Problem to solve: Report every line in the records below that holds the word "instances".

Recorded data:
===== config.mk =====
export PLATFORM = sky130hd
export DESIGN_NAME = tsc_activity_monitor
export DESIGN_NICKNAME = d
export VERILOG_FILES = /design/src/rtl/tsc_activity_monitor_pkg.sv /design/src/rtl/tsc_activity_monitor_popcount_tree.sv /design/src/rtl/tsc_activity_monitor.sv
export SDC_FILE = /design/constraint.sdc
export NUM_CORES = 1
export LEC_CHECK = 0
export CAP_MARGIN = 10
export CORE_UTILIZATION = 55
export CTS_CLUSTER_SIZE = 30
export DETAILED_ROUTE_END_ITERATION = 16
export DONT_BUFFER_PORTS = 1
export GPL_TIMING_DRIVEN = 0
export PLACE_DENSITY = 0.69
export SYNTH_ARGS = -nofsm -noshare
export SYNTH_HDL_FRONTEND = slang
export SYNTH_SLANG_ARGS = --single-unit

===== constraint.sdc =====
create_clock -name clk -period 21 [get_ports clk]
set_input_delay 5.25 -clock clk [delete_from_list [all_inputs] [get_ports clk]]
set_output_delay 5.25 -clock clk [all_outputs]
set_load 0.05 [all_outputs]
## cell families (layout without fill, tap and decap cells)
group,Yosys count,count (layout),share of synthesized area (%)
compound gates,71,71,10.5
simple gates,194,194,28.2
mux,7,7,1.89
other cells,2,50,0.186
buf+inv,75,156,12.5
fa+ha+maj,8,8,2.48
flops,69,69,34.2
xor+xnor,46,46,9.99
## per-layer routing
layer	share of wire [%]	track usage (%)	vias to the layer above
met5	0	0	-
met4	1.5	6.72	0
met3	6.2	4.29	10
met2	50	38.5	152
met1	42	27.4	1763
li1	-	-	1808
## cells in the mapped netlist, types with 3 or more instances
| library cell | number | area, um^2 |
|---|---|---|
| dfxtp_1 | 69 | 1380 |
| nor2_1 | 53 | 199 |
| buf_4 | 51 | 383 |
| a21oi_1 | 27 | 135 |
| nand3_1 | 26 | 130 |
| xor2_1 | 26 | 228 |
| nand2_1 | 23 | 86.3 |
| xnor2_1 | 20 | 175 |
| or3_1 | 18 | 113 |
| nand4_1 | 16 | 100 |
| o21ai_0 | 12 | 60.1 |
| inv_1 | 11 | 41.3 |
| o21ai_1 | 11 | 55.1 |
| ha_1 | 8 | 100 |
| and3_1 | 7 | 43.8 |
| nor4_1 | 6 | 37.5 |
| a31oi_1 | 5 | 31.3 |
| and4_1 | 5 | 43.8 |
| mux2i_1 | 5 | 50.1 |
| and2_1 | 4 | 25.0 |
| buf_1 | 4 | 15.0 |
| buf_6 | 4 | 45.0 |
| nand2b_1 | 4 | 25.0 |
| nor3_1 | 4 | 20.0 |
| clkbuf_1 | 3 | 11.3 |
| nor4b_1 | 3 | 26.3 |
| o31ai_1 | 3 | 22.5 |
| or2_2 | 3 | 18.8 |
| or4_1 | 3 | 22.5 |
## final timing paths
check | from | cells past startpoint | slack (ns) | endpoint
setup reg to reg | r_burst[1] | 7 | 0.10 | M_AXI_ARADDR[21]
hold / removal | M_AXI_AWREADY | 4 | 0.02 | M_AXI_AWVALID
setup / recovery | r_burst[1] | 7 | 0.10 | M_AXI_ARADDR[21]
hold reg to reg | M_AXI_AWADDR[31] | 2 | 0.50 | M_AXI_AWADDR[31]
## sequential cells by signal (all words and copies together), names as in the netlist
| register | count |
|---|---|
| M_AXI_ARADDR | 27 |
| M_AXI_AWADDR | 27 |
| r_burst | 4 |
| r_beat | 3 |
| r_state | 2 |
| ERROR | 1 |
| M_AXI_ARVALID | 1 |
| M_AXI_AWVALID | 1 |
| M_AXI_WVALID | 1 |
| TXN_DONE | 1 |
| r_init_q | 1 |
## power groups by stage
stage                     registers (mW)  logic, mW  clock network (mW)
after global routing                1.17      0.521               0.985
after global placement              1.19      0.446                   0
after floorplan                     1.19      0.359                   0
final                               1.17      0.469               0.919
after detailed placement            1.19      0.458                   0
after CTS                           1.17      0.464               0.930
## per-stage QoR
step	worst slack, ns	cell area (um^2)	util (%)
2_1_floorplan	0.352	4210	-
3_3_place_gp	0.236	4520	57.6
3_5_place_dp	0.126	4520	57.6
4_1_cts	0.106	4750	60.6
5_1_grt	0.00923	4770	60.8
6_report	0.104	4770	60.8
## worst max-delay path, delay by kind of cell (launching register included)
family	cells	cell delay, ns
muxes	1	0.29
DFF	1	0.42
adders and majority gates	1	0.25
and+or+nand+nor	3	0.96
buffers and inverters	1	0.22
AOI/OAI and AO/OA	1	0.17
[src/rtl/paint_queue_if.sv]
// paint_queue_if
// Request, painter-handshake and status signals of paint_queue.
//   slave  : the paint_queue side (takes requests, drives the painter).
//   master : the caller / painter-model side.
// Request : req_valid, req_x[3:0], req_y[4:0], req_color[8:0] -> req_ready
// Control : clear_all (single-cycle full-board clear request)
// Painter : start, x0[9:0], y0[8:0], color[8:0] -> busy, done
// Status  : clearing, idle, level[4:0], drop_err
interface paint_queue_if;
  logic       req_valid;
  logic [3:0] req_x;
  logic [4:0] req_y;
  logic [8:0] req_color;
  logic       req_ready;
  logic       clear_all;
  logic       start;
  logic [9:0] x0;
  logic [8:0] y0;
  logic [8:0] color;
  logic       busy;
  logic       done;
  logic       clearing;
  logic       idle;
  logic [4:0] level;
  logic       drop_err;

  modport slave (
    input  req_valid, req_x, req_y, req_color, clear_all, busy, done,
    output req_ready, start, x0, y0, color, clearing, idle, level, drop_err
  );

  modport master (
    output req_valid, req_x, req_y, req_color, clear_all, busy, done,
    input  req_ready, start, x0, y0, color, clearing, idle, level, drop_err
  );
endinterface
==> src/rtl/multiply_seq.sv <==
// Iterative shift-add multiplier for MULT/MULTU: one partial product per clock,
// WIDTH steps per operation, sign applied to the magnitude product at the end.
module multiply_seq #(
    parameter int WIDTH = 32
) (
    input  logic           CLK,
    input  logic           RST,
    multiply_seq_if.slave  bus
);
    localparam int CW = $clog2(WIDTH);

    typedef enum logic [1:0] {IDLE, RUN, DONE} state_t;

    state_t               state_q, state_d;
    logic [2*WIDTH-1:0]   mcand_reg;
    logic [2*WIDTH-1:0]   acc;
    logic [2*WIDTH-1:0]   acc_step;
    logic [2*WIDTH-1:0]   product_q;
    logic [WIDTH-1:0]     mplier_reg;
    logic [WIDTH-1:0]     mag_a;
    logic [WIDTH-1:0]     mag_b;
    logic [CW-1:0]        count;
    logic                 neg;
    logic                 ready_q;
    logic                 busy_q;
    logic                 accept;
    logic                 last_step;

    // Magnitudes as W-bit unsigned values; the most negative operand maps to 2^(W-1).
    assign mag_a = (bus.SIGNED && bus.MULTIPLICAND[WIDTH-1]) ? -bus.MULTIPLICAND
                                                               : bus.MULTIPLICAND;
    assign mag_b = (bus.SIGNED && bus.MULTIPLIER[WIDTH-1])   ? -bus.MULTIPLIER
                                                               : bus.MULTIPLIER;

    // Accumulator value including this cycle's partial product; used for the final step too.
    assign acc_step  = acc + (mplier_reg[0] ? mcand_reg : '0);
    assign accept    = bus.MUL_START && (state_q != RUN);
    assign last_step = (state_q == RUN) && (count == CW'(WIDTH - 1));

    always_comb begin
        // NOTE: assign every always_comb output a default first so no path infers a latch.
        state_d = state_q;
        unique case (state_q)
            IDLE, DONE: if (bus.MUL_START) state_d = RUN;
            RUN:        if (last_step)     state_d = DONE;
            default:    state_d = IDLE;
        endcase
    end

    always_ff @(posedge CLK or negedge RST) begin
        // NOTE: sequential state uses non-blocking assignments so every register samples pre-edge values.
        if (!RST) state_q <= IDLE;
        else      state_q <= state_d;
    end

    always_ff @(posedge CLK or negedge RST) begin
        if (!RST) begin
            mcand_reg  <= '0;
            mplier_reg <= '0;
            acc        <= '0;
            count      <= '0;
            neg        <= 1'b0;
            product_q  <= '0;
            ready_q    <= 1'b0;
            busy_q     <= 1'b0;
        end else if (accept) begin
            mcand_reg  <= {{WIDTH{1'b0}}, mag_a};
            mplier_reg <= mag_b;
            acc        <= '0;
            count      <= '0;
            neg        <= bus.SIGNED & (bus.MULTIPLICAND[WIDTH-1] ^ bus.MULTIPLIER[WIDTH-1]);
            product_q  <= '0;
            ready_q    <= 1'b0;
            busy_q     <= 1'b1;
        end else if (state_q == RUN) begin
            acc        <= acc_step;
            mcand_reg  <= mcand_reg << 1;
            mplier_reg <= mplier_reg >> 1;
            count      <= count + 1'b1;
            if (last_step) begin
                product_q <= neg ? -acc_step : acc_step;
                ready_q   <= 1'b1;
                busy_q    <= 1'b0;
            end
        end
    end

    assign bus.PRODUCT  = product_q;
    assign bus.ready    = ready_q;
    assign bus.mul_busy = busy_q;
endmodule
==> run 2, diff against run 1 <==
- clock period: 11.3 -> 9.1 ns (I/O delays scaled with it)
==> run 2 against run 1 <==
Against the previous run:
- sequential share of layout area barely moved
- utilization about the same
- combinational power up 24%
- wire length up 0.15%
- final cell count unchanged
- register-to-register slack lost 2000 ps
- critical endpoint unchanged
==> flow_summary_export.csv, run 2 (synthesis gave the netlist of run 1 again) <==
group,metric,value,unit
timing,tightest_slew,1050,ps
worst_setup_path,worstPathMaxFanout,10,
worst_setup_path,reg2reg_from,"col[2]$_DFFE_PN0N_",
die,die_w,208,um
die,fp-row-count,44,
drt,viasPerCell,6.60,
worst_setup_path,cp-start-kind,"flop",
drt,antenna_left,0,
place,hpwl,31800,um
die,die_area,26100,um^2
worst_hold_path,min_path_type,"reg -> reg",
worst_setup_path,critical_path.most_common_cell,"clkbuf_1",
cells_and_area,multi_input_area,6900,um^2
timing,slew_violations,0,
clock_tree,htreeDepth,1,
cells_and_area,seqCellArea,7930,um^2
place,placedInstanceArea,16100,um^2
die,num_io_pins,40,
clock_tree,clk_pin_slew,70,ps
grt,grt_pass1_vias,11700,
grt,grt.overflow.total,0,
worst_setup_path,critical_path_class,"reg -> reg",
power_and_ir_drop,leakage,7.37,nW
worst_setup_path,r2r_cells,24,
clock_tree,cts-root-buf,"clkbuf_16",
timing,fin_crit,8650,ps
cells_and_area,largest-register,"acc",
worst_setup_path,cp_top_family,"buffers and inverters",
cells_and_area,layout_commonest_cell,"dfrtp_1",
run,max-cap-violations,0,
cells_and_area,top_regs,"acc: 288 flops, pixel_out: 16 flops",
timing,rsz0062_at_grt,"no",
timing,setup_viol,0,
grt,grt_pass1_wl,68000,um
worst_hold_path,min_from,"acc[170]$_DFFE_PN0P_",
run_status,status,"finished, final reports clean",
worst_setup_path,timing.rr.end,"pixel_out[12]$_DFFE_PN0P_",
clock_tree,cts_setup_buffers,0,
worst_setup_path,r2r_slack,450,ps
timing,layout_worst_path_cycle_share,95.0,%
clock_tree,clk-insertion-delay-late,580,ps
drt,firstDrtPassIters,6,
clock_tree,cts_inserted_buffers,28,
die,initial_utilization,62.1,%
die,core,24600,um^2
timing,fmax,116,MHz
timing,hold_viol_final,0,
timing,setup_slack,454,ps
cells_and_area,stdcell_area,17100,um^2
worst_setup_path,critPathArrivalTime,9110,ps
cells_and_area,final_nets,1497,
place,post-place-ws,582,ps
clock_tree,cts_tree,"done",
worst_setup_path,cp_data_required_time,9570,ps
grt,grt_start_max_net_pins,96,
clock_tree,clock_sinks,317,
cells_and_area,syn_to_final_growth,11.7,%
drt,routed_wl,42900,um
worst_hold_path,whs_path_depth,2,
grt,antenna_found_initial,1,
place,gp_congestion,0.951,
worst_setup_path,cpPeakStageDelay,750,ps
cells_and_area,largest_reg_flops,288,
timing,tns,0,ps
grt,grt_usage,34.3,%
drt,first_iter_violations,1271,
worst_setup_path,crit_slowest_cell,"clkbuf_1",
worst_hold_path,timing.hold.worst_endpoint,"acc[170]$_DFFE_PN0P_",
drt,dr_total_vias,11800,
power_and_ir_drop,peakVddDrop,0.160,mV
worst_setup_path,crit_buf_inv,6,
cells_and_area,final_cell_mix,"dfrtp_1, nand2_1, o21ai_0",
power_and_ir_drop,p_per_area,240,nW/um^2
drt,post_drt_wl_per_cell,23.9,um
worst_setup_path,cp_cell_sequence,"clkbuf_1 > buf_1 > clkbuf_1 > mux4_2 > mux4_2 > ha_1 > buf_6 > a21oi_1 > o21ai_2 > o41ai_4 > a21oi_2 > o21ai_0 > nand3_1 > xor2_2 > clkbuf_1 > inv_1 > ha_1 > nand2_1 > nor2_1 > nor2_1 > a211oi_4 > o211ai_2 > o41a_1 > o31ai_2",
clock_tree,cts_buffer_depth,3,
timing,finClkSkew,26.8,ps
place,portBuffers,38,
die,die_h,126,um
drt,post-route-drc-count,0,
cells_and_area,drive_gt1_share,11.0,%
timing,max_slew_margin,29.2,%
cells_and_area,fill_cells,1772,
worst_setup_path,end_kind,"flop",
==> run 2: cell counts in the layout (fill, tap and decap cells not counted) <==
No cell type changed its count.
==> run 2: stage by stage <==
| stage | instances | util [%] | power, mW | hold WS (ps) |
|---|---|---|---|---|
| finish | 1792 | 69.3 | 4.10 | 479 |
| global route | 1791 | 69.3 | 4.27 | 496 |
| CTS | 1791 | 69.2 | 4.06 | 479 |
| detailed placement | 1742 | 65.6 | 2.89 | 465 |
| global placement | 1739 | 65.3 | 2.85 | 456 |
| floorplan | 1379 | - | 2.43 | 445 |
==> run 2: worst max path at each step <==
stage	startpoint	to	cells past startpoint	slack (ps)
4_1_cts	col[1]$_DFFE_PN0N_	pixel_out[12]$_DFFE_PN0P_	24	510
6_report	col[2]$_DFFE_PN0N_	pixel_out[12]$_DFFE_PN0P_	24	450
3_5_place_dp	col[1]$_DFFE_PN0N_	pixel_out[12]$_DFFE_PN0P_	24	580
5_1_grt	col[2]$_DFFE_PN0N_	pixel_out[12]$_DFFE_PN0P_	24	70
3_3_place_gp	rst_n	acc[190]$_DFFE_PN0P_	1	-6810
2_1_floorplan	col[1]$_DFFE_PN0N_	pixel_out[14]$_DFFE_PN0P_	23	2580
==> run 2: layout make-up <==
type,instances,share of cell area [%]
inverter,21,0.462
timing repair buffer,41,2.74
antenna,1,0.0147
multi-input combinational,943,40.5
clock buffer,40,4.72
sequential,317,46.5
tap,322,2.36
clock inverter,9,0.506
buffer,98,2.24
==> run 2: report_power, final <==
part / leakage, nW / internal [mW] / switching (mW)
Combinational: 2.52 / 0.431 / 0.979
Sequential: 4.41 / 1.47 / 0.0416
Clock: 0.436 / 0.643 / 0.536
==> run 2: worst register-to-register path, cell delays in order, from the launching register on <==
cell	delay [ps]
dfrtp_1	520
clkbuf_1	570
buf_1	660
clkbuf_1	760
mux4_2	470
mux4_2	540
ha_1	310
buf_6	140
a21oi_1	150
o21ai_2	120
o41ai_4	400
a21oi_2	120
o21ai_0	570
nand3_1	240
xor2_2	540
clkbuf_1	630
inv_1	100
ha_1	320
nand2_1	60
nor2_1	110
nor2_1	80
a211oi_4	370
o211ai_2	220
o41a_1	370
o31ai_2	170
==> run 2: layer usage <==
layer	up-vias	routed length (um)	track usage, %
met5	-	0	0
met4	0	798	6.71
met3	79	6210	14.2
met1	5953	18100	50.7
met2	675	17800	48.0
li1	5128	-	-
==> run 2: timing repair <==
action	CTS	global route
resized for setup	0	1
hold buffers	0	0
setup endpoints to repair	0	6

Task answer:
## cells in the mapped netlist, types with 3 or more instances
| stage | instances | util [%] | power, mW | hold WS (ps) |
type,instances,share of cell area [%]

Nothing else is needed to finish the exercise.